---------- EXCERPTED RECORDS ----------

## src/rtl/rom_arbiter_if.sv

```systemverilog
// rom_arbiter_if -- bundle between the ROM arbiter, its two requesters
// (instruction fetch "if_*", load/store "ls_*") and the ROM wrapper ("rom_*").
//
// Parameters: AW = ROM word-address width, DW = data width.
//
// Request/grant semantics:
//   xx_req is a per-cycle request. xx_gnt is the combinational answer for the
//   same cycle. A request counts as accepted only in a cycle where req and gnt
//   are both high. A denied requester simply presents the request again; the
//   arbiter keeps no copy of a denied address. rom_ce/rom_addr drive the ROM
//   in the grant cycle. rom_rdata comes back one cycle later and appears on
//   the winner's xx_rdata qualified by xx_rvalid. There is no backpressure on
//   the return path.
//
// Modports:
//   slave  -- the arbiter side (requests and ROM data in, grants/data/ROM ctrl out)
//   master -- the environment side (fetch, LSU and ROM wrapper)
interface rom_arbiter_if #(
  parameter int AW = 12,
  parameter int DW = 32
);
  logic          if_req;
  logic [AW-1:0] if_addr;
  logic          if_gnt;
  logic          if_rvalid;
  logic [DW-1:0] if_rdata;

  logic          ls_req;
  logic [AW-1:0] ls_addr;
  logic          ls_gnt;
  logic          ls_rvalid;
  logic [DW-1:0] ls_rdata;

  logic          rom_ce;
  logic [AW-1:0] rom_addr;
  logic [DW-1:0] rom_rdata;

  modport slave (
    input  if_req, if_addr, ls_req, ls_addr, rom_rdata,
    output if_gnt, if_rvalid, if_rdata,
    output ls_gnt, ls_rvalid, ls_rdata,
    output rom_ce, rom_addr
  );

  modport master (
    output if_req, if_addr, ls_req, ls_addr, rom_rdata,
    input  if_gnt, if_rvalid, if_rdata,
    input  ls_gnt, ls_rvalid, ls_rdata,
    input  rom_ce, rom_addr
  );
endinterface

```

## src/rtl/rom_arbiter.sv

```systemverilog
// rom_arbiter -- shares the single-port instruction ROM between instruction
// fetch and the load/store data port. At most one grant per cycle. The ROM
// read data (one-cycle latency) is steered back to whichever port won the
// previous cycle.
//
// Ports:
//   clk        core clock, all state on the rising edge
//   rst        asynchronous, active-high reset
//   bus        rom_arbiter_if.slave: fetch port, load port, ROM port
//   dbg_owner  owner_q state (0 = NONE, 1 = IF, 2 = LS)
//   dbg_wait   starvation counter wait_q (always 0 when the guard is not built)
//
// Parameters:
//   AW, DW     address / data width. Must match the interface instance.
//   MAX_WAIT   consecutive denied fetch cycles before fetch is forced to win (1..15)
//
// Build option:
//   ROM_ARB_STARVE_GUARD_EN  when defined, the starvation counter and guard are
//                            built. When undefined, priority is strictly ls > if,
//                            so a continuous ls_req can starve fetch and MAX_WAIT
//                            has no effect.
//
// Grants, rom_ce and rom_addr are purely combinational from the requests and
// registered state, so they follow the requests even while rst is held. Data is
// still discarded during reset because owner_q is forced to NONE.
module rom_arbiter #(
  parameter int AW       = 12,
  parameter int DW       = 32,
  parameter int MAX_WAIT = 4
) (
  input  logic         clk,
  input  logic         rst,
  rom_arbiter_if.slave bus,
  output logic [1:0]   dbg_owner,
  output logic [3:0]   dbg_wait
);

  typedef enum logic [1:0] {
    OWN_NONE = 2'd0,
    OWN_IF   = 2'd1,
    OWN_LS   = 2'd2
  } owner_t;

  // Catch an out-of-range MAX_WAIT at elaboration. wait_q is only 4 bits wide.
  if (MAX_WAIT < 1 || MAX_WAIT > 15) begin : g_bad_max_wait
    $error("rom_arbiter: MAX_WAIT=%0d outside 1..15", MAX_WAIT);
  end

  owner_t owner_q, owner_d;
  logic   if_gnt_c, ls_gnt_c;
  logic   guard_fire;

`ifdef ROM_ARB_STARVE_GUARD_EN
  localparam logic [3:0] WAIT_LIMIT = 4'(MAX_WAIT);

  logic [3:0] wait_q, wait_d;

  // Fetch has now been denied WAIT_LIMIT times in a row, so this collision
  // goes to fetch.
  assign guard_fire = bus.if_req && bus.ls_req && (wait_q == WAIT_LIMIT);
`else
  assign guard_fire = 1'b0;
`endif

  // ---------------------------------------------------------------------------
  // State register
  // ---------------------------------------------------------------------------
  always_ff @(posedge clk or posedge rst) begin
    if (rst) begin
      owner_q <= OWN_NONE;
`ifdef ROM_ARB_STARVE_GUARD_EN
      wait_q  <= 4'd0;
`endif
    end else begin
      owner_q <= owner_d;
`ifdef ROM_ARB_STARVE_GUARD_EN
      wait_q  <= wait_d;
`endif
    end
  end

  // ---------------------------------------------------------------------------
  // Arbitration and next state
  // ---------------------------------------------------------------------------
  always_comb begin
    if_gnt_c = 1'b0;
    ls_gnt_c = 1'b0;
    owner_d  = OWN_NONE;

    // Load has priority. When the guard fires, fetch is known to be
    // requesting, so it takes the slot.
    if (bus.ls_req && !guard_fire) begin
      ls_gnt_c = 1'b1;
      owner_d  = OWN_LS;
    end else if (bus.if_req) begin
      if_gnt_c = 1'b1;
      owner_d  = OWN_IF;
    end

`ifdef ROM_ARB_STARVE_GUARD_EN
    wait_d = 4'd0;
    if (bus.if_req && !if_gnt_c) begin
      // Saturation is defensive. At the limit the guard already grants fetch.
      wait_d = (wait_q == WAIT_LIMIT) ? wait_q : wait_q + 4'd1;
    end
`endif
  end

  // ---------------------------------------------------------------------------
  // Outputs
  // ---------------------------------------------------------------------------
  always_comb begin
    bus.if_gnt = if_gnt_c;
    bus.ls_gnt = ls_gnt_c;
    bus.rom_ce = if_gnt_c | ls_gnt_c;

    bus.rom_addr = '0;
    if (ls_gnt_c) begin
      bus.rom_addr = bus.ls_addr;
    end else if (if_gnt_c) begin
      bus.rom_addr = bus.if_addr;
    end

    bus.if_rvalid = (owner_q == OWN_IF);
    bus.ls_rvalid = (owner_q == OWN_LS);

    // The data bus of a port that did not own the previous slot is forced to
    // zero, so the other port's data never shows on it.
    bus.if_rdata = (owner_q == OWN_IF) ? bus.rom_rdata : '0;
    bus.ls_rdata = (owner_q == OWN_LS) ? bus.rom_rdata : '0;

    dbg_owner = owner_q;
`ifdef ROM_ARB_STARVE_GUARD_EN
    dbg_wait  = wait_q;
`else
    dbg_wait  = 4'd0;
`endif
  end

endmodule

```

## src/flat_wrapper.sv

```systemverilog
// flat-port wrapper written by rule: the top's interface ports become plain ports
module rom_arbiter_flat 
#(
  parameter int AW       = 12,
  parameter int DW       = 32,
  parameter int MAX_WAIT = 4
)
  (clk, rst, dbg_owner, dbg_wait, bus_if_req, bus_if_addr, bus_ls_req, bus_ls_addr, bus_rom_rdata, bus_if_gnt, bus_if_rvalid, bus_if_rdata, bus_ls_gnt, bus_ls_rvalid, bus_ls_rdata, bus_rom_ce, bus_rom_addr);
  rom_arbiter_if #(.AW(AW), .DW(DW)) bus_i ();
  input  logic clk;
  input  logic rst;
  output logic [1:0] dbg_owner;
  output logic [3:0] dbg_wait;
  input wire logic [$bits(bus_i.if_req)-1:0] bus_if_req;
  input wire logic [$bits(bus_i.if_addr)-1:0] bus_if_addr;
  input wire logic [$bits(bus_i.ls_req)-1:0] bus_ls_req;
  input wire logic [$bits(bus_i.ls_addr)-1:0] bus_ls_addr;
  input wire logic [$bits(bus_i.rom_rdata)-1:0] bus_rom_rdata;
  output wire logic [$bits(bus_i.if_gnt)-1:0] bus_if_gnt;
  output wire logic [$bits(bus_i.if_rvalid)-1:0] bus_if_rvalid;
  output wire logic [$bits(bus_i.if_rdata)-1:0] bus_if_rdata;
  output wire logic [$bits(bus_i.ls_gnt)-1:0] bus_ls_gnt;
  output wire logic [$bits(bus_i.ls_rvalid)-1:0] bus_ls_rvalid;
  output wire logic [$bits(bus_i.ls_rdata)-1:0] bus_ls_rdata;
  output wire logic [$bits(bus_i.rom_ce)-1:0] bus_rom_ce;
  output wire logic [$bits(bus_i.rom_addr)-1:0] bus_rom_addr;
  assign bus_i.if_req = bus_if_req;
  assign bus_i.if_addr = bus_if_addr;
  assign bus_i.ls_req = bus_ls_req;
  assign bus_i.ls_addr = bus_ls_addr;
  assign bus_i.rom_rdata = bus_rom_rdata;
  assign bus_if_gnt = bus_i.if_gnt;
  assign bus_if_rvalid = bus_i.if_rvalid;
  assign bus_if_rdata = bus_i.if_rdata;
  assign bus_ls_gnt = bus_i.ls_gnt;
  assign bus_ls_rvalid = bus_i.ls_rvalid;
  assign bus_ls_rdata = bus_i.ls_rdata;
  assign bus_rom_ce = bus_i.rom_ce;
  assign bus_rom_addr = bus_i.rom_addr;
  rom_arbiter #(.AW(AW), .DW(DW), .MAX_WAIT(MAX_WAIT)) u_core (.clk(clk), .rst(rst), .bus(bus_i), .dbg_owner(dbg_owner), .dbg_wait(dbg_wait));
endmodule
```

----------

» WHAT YOU NEED TO DO: A bare number is the expected answer: the tally of lines in the records above holding "master".

» OUTPUT FOR THIS TASK: 2